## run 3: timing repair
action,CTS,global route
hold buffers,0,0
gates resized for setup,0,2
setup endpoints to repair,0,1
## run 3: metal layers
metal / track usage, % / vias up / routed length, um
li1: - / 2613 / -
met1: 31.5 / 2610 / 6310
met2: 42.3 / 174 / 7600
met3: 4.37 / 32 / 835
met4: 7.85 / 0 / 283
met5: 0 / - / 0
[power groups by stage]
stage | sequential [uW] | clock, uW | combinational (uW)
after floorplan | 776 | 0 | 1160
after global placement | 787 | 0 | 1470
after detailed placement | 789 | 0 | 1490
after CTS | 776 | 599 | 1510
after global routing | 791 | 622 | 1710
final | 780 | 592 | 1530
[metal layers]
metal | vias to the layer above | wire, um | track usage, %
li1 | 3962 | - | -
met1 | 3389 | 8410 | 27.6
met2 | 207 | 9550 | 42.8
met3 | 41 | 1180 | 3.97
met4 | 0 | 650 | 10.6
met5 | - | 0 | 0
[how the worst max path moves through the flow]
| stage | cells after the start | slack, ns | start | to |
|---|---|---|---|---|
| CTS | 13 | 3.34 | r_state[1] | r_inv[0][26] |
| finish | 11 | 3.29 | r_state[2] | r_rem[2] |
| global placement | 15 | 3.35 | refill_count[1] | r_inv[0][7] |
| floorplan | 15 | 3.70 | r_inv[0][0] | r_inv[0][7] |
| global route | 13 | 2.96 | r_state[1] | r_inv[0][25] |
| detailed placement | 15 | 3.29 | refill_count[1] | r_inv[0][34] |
===== src/rtl/debounce_sync_bank.sv =====
// Bank of independent debounced button channels between board buttons and
// the menu/game/volume logic. Hold auto-repeat is built when HOLD_REPEAT_EN is defined.
module debounce_sync_bank
  import debounce_pkg::*;
#(
  parameter int CHANNELS        = 5,
  parameter int SYNC_STAGES     = DEF_SYNC_STAGES,
  parameter int DEBOUNCE_CYCLES = DEF_DEBOUNCE_CYCLES,
  parameter int REPEAT_DELAY    = DEF_REPEAT_DELAY,
  parameter int REPEAT_PERIOD   = DEF_REPEAT_PERIOD
) (
  input  logic                CLOCK,
  input  logic                RESET_N,
  input  logic [CHANNELS-1:0] BTN_IN,
  input  logic                ENABLE,
  output logic [CHANNELS-1:0] BTN_LEVEL,
  output logic [CHANNELS-1:0] BTN_RISE,
  output logic [CHANNELS-1:0] BTN_FALL,
  output logic [CHANNELS-1:0] BTN_REPEAT
);

  for (genvar i = 0; i < CHANNELS; i++) begin : g_ch
    debounce_channel #(
      .SYNC_STAGES    (SYNC_STAGES),
      .DEBOUNCE_CYCLES(DEBOUNCE_CYCLES),
      .REPEAT_DELAY   (REPEAT_DELAY),
      .REPEAT_PERIOD  (REPEAT_PERIOD)
    ) u_ch (
      .clock     (CLOCK),
      .rst_n     (RESET_N),
      .btn_in    (BTN_IN[i]),
      .enable    (ENABLE),
      .btn_level (BTN_LEVEL[i]),
      .btn_rise  (BTN_RISE[i]),
      .btn_fall  (BTN_FALL[i]),
      .btn_repeat(BTN_REPEAT[i])
    );
  end

endmodule


===== config.mk =====
export PLATFORM = sky130hd
export DESIGN_NAME = debounce_sync_bank
export DESIGN_NICKNAME = d
export VERILOG_FILES = /design/src/rtl/debounce_pkg.sv /design/src/rtl/debounce_channel.sv /design/src/rtl/debounce_sync_bank.sv
export SDC_FILE = /design/constraint.sdc
export NUM_CORES = 1
export LEC_CHECK = 0
export ABC_AREA = 1
export BUFFER_PORTS_ARGS = -buffer_cell sky130_fd_sc_hd__buf_2
export CORE_MARGIN = 2
export CORE_UTILIZATION = 52
export DETAILED_ROUTE_END_ITERATION = 8
export HOLD_SLACK_MARGIN = 0.06
export MAX_ROUTING_LAYER = met4
export PLACE_DENSITY_LB_ADDON = 0.2
export SLEW_MARGIN = 20
export SYNTH_ARGS = -nofsm -noshare
export SYNTH_HDL_FRONTEND = slang
export SYNTH_SLANG_ARGS = --single-unit

===== constraint.sdc =====
create_clock -name CLOCK -period 1.19 [get_ports CLOCK]
set_input_delay 0 -clock CLOCK [delete_from_list [all_inputs] [get_ports CLOCK]]
set_output_delay 0 -clock CLOCK [all_outputs]
set_load 0.01 [all_outputs]
File: src/rtl/ip_exception_filter.sv
// ip_exception_filter
//   Inspects IPv4 headers on a 256-bit AXI4-Stream and steers packets arriving
//   from MAC ports that show an exception to the paired CPU port. The exceptions
//   are: short packet, non-IP, bad version, TTL<=1, or destination IP matching
//   a local-IP table entry. Packets from CPU ports are steered to the paired MAC.
//   Word0 is held in H until word1 arrives, because the destination IP spans
//   both words. Output register O drives the master port.
// Ports
//   AXI_ACLK / AXI_RESETN      : clock, asynchronous active-low reset
//   S_AXIS_*                   : input stream (slave)
//   M_AXIS_*                   : output stream (master), TUSER rewritten on word0
//   tbl_wr_* / tbl_rd_*        : local-IP table write / read access
//   drop_non_ip                : drop non-IP packets from MAC ports instead of steering
//   counter_clr                : synchronous clear of all exception counters
//   *_count                    : saturating 32-bit exception counters
module ip_exception_filter #(
    parameter int C_S_AXIS_DATA_WIDTH  = 256,
    parameter int C_S_AXIS_TUSER_WIDTH = 128,
    parameter int SRC_PORT_POS         = 16,
    parameter int DST_PORT_POS         = 24,
    parameter int NUM_PORTS            = 4,
    parameter int TBL_DEPTH            = 32,
    localparam int TBL_AW              = $clog2(TBL_DEPTH),
    localparam int KW                  = C_S_AXIS_DATA_WIDTH / 8
) (
    input  logic                            AXI_ACLK,
    input  logic                            AXI_RESETN,
    input  logic [C_S_AXIS_DATA_WIDTH-1:0]  S_AXIS_TDATA,
    input  logic [KW-1:0]                   S_AXIS_TSTRB,
    input  logic [C_S_AXIS_TUSER_WIDTH-1:0] S_AXIS_TUSER,
    input  logic                            S_AXIS_TVALID,
    input  logic                            S_AXIS_TLAST,
    output logic                            S_AXIS_TREADY,
    output logic [C_S_AXIS_DATA_WIDTH-1:0]  M_AXIS_TDATA,
    output logic [KW-1:0]                   M_AXIS_TSTRB,
    output logic [C_S_AXIS_TUSER_WIDTH-1:0] M_AXIS_TUSER,
    output logic                            M_AXIS_TVALID,
    output logic                            M_AXIS_TLAST,
    input  logic                            M_AXIS_TREADY,
    input  logic                            tbl_wr_req,
    input  logic [TBL_AW-1:0]               tbl_wr_addr,
    input  logic [31:0]                     tbl_wr_data,
    input  logic                            tbl_wr_valid,
    output logic                            tbl_wr_ack,
    input  logic                            tbl_rd_req,
    input  logic [TBL_AW-1:0]               tbl_rd_addr,
    output logic [31:0]                     tbl_rd_data,
    output logic                            tbl_rd_valid,
    output logic                            tbl_rd_ack,
    input  logic                            drop_non_ip,
    input  logic                            counter_clr,
    output logic [31:0]                     short_count,
    output logic [31:0]                     non_ip_count,
    output logic [31:0]                     ver_count,
    output logic [31:0]                     bad_ttl_count,
    output logic [31:0]                     dest_hit_count,
    output logic [31:0]                     dropped_count
);
    localparam int DW = C_S_AXIS_DATA_WIDTH;
    localparam int UW = C_S_AXIS_TUSER_WIDTH;
    localparam int PW = 2 * NUM_PORTS;
    localparam int IW = $clog2(PW);

    typedef enum logic [2:0] {IDLE, W1, FWD, DRAIN, DROP} state_t;
    state_t state, state_nxt;

    // hold (H) and output (O) registers
    logic [DW-1:0] h_data, o_data;
    logic [KW-1:0] h_strb, o_strb;
    logic [UW-1:0] h_user, o_user;
    logic          h_last, o_last, o_valid;

    // local-IP table
    logic [31:0] tbl_data [TBL_DEPTH];
    logic        tbl_vld  [TBL_DEPTH];

    logic [31:0] cnt [6];   // short, non_ip, ver, bad_ttl, dest_hit, dropped

    logic o_free, accept;
    assign o_free = !o_valid || M_AXIS_TREADY;
    assign accept = S_AXIS_TVALID && S_AXIS_TREADY;

    // ---------------- classification ----------------
    // In IDLE only a 1-beat packet is classified (word0 on the input); in W1 the
    // packet is classified with word0 from H and word1 on the input.
    logic [DW-1:0] cls_w0;
    logic [UW-1:0] cls_user, cls_user_new;
    logic [31:0]   dest_ip;
    logic          cls_short, cls_drop, tbl_hit, src_found;
    logic [IW-1:0] src_idx;
    logic [PW-1:0] src_bits, dst_bits;
    logic [5:0]    inc;

    assign cls_w0    = (state == IDLE) ? S_AXIS_TDATA : h_data;
    assign cls_user  = (state == IDLE) ? S_AXIS_TUSER : h_user;
    assign cls_short = (state == IDLE);
    assign dest_ip   = {cls_w0[15:0], S_AXIS_TDATA[DW-1:DW-16]};
    assign src_bits  = cls_user[SRC_PORT_POS +: PW];
    // paired port of either direction is the index with its LSB flipped
    assign dst_bits  = PW'(1) << (src_idx ^ IW'(1));

    always_comb begin
        tbl_hit = 1'b0;
        for (int i = 0; i < TBL_DEPTH; i++)
            if (tbl_vld[i] && tbl_data[i] == dest_ip) tbl_hit = 1'b1;
    end

    always_comb begin
        src_found = 1'b0;
        src_idx   = '0;
        // scan downwards so the lowest set bit wins
        for (int i = PW - 1; i >= 0; i--)
            if (src_bits[i]) begin
                src_found = 1'b1;
                src_idx   = IW'(i);
            end
    end

    always_comb begin
        logic steer;
        steer        = 1'b0;
        cls_drop     = 1'b0;
        inc          = '0;
        cls_user_new = cls_user;
        if (src_found) begin
            if (src_idx[0]) begin
                steer = 1'b1;                       // CPU -> paired MAC, no checks
            end else if (cls_short) begin
                inc[0] = 1'b1; steer = 1'b1;
            end else if (cls_w0[159:144] != 16'h0800) begin
                inc[1] = 1'b1;
                if (drop_non_ip) begin
                    cls_drop = 1'b1; inc[5] = 1'b1;
                end else begin
                    steer = 1'b1;
                end
            end else if (cls_w0[143:140] != 4'd4) begin
                inc[2] = 1'b1; steer = 1'b1;
            end else if (cls_w0[79:72] <= 8'd1) begin
                inc[3] = 1'b1; steer = 1'b1;
            end else if (tbl_hit) begin
                inc[4] = 1'b1; steer = 1'b1;
            end
        end
        if (steer) cls_user_new[DST_PORT_POS +: PW] = dst_bits;
    end

    // ---------------- FSM ----------------
    logic o_load, o_from_in, o_use_cls, h_load, cls_fire;

    always_ff @(posedge AXI_ACLK or negedge AXI_RESETN) begin
        if (!AXI_RESETN) state <= IDLE;
        else             state <= state_nxt;
    end

    always_comb begin
        state_nxt     = state;
        o_load        = 1'b0;
        o_from_in     = 1'b0;
        o_use_cls     = 1'b0;
        h_load        = 1'b0;
        cls_fire      = 1'b0;
        S_AXIS_TREADY = o_free;
        case (state)
            IDLE: if (accept) begin
                if (S_AXIS_TLAST) begin
                    cls_fire = 1'b1; o_load = 1'b1; o_from_in = 1'b1; o_use_cls = 1'b1;
                end else begin
                    h_load = 1'b1; state_nxt = W1;
                end
            end
            W1: if (accept) begin
                cls_fire = 1'b1;
                if (cls_drop) begin
                    state_nxt = S_AXIS_TLAST ? IDLE : DROP;
                end else begin
                    o_load = 1'b1; o_use_cls = 1'b1; h_load = 1'b1;
                    state_nxt = S_AXIS_TLAST ? DRAIN : FWD;
                end
            end
            FWD: if (accept) begin
                o_load = 1'b1; h_load = 1'b1;
                if (S_AXIS_TLAST) state_nxt = DRAIN;
            end
            DRAIN: begin
                S_AXIS_TREADY = 1'b0;
                if (o_free) begin
                    o_load = 1'b1; state_nxt = IDLE;
                end
            end
            DROP: begin
                S_AXIS_TREADY = 1'b1;
                if (accept && S_AXIS_TLAST) state_nxt = IDLE;
            end
            default: state_nxt = IDLE;
        endcase
    end

    // ---------------- datapath ----------------
    always_ff @(posedge AXI_ACLK or negedge AXI_RESETN) begin
        if (!AXI_RESETN) begin
            h_data <= '0; h_strb <= '0; h_user <= '0; h_last <= 1'b0;
            o_data <= '0; o_strb <= '0; o_user <= '0; o_last <= 1'b0;
            o_valid <= 1'b0;
        end else begin
            if (o_valid && M_AXIS_TREADY) o_valid <= 1'b0;
            if (o_load) begin
                o_valid <= 1'b1;
                o_data  <= o_from_in ? S_AXIS_TDATA : h_data;
                o_strb  <= o_from_in ? S_AXIS_TSTRB : h_strb;
                o_last  <= o_from_in ? S_AXIS_TLAST : h_last;
                o_user  <= o_use_cls ? cls_user_new : h_user;
            end
            if (h_load) begin
                h_data <= S_AXIS_TDATA;
                h_strb <= S_AXIS_TSTRB;
                h_user <= S_AXIS_TUSER;
                h_last <= S_AXIS_TLAST;
            end
        end
    end

    assign M_AXIS_TVALID = o_valid;
    assign M_AXIS_TDATA  = o_data;
    assign M_AXIS_TSTRB  = o_strb;
    assign M_AXIS_TUSER  = o_user;
    assign M_AXIS_TLAST  = o_last;

    // ---------------- counters ----------------
    always_ff @(posedge AXI_ACLK or negedge AXI_RESETN) begin
        if (!AXI_RESETN) begin
            for (int i = 0; i < 6; i++) cnt[i] <= '0;
        end else begin
            for (int i = 0; i < 6; i++) begin
                if (counter_clr)                                   cnt[i] <= '0;
                else if (cls_fire && inc[i] && cnt[i] != '1)       cnt[i] <= cnt[i] + 32'd1;
            end
        end
    end

    assign short_count    = cnt[0];
    assign non_ip_count   = cnt[1];
    assign ver_count      = cnt[2];
    assign bad_ttl_count  = cnt[3];
    assign dest_hit_count = cnt[4];
    assign dropped_count  = cnt[5];

    // ---------------- local-IP table ----------------
    // Registered storage: a lookup or read in the write cycle sees the old entry.
    always_ff @(posedge AXI_ACLK or negedge AXI_RESETN) begin
        if (!AXI_RESETN) begin
            for (int i = 0; i < TBL_DEPTH; i++) begin
                tbl_data[i] <= '0;
                tbl_vld[i]  <= 1'b0;
            end
            tbl_wr_ack   <= 1'b0;
            tbl_rd_ack   <= 1'b0;
            tbl_rd_data  <= '0;
            tbl_rd_valid <= 1'b0;
        end else begin
            tbl_wr_ack <= tbl_wr_req;
            tbl_rd_ack <= tbl_rd_req;
            if (tbl_wr_req) begin
                tbl_data[tbl_wr_addr] <= tbl_wr_data;
                tbl_vld[tbl_wr_addr]  <= tbl_wr_valid;
            end
            if (tbl_rd_req) begin
                tbl_rd_data  <= tbl_data[tbl_rd_addr];
                tbl_rd_valid <= tbl_vld[tbl_rd_addr];
            end
        end
    end

endmodule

▶ **Assignment**: In the listing above, transcribe exactly everything from the line containing "after detailed placement | 789 | 0 | 1490" down to the line containing "met4 | 0 | 650 | 10.6", including both and nothing more.

▶ **Answer box**:
after detailed placement | 789 | 0 | 1490
after CTS | 776 | 599 | 1510
after global routing | 791 | 622 | 1710
final | 780 | 592 | 1530
[metal layers]
metal | vias to the layer above | wire, um | track usage, %
li1 | 3962 | - | -
met1 | 3389 | 8410 | 27.6
met2 | 207 | 9550 | 42.8
met3 | 41 | 1180 | 3.97
met4 | 0 | 650 | 10.6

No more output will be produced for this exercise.